Hello,
I am currently wrapping up my day 4. The last few days were brutal and I was surprised just how well I handled it and more importantly how my family handled me. I am 30 years old, married and have a 6 year old son. I have been dipping for about 6 years. It was something that most of my peers were doing while we were in the field and it helped keep me awake on those long shifts late at night.
I had tried to quit a few times, but I just don't think I was quite ready to give it up. I enjoyed the rush I would get from that first morning dip and continued to chase it for several years even after the effect had long since worn off. I realized I had a problem about a year ago when I started having blood pressure issues. I was classified as hypertensive and prescribed blood pressure meds. I am in excellent physical condition. I run 7:30 miles for miles, I work out regularly in the gym and I eat pretty well. I guess what I am getting at is that I was convinced that my addiction was not the problem for so long that I let it go unchecked. I was dipping more than a can a day.

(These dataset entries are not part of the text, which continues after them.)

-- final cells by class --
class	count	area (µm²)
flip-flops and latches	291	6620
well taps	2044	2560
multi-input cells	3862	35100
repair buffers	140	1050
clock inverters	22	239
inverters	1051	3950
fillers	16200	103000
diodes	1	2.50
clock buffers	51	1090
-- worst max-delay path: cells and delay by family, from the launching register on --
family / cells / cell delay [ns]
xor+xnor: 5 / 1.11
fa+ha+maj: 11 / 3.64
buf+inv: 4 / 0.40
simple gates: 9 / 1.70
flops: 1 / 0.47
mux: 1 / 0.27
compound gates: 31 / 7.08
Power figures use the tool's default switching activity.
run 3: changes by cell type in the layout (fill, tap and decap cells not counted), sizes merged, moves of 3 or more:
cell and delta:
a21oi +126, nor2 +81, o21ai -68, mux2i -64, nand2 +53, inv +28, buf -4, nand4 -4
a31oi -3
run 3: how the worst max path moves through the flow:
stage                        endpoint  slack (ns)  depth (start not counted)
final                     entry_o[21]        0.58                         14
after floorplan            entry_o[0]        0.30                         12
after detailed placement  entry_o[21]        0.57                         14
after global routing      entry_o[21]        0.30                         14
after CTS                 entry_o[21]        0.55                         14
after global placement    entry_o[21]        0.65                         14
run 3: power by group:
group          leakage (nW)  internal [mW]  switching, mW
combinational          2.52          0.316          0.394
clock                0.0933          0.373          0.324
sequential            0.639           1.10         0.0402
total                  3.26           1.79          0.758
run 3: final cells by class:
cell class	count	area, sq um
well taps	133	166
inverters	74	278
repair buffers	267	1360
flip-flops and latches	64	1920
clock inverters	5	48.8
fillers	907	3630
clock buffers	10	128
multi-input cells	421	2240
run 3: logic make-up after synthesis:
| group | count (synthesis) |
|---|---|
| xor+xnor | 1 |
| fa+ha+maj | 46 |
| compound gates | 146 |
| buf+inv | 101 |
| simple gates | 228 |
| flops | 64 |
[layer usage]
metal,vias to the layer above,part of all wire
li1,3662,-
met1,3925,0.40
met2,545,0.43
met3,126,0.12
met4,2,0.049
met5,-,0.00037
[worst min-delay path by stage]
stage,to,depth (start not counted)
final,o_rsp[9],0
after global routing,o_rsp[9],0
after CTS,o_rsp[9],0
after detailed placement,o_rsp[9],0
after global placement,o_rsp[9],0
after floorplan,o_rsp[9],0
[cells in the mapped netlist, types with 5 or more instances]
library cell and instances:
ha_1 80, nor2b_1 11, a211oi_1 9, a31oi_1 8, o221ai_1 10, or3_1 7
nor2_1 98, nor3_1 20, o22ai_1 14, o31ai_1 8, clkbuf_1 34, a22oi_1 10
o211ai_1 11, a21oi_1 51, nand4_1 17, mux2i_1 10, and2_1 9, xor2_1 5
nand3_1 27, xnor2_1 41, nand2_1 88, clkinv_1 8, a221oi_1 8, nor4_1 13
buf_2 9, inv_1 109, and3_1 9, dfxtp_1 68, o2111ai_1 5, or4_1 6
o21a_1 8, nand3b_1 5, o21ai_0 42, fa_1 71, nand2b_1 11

I spent the next year trying to slowly lower my intake as I was receiving foot surgery and the doctor was worried that I would not heal well had I continued with how much I was using. By the start of this new year I was ready to quit and began making preparations and eventually found this website. I finally made the leap on Friday. I had woken up in the morning sat in my computer chair, began to pack my can of cope, and then was hit with a moment of clarity. I took that can, threw it away and opened my box of smokey mountain and began the long road of detoxing.
So here I am, hating life and slugging through the days. I won't go back to being a slave of tobacco and I have no desire to be so dependent on a substance ever again. I am happy to have found such a strong support group and look forward to updating my progress as I drive on to that magical day 100.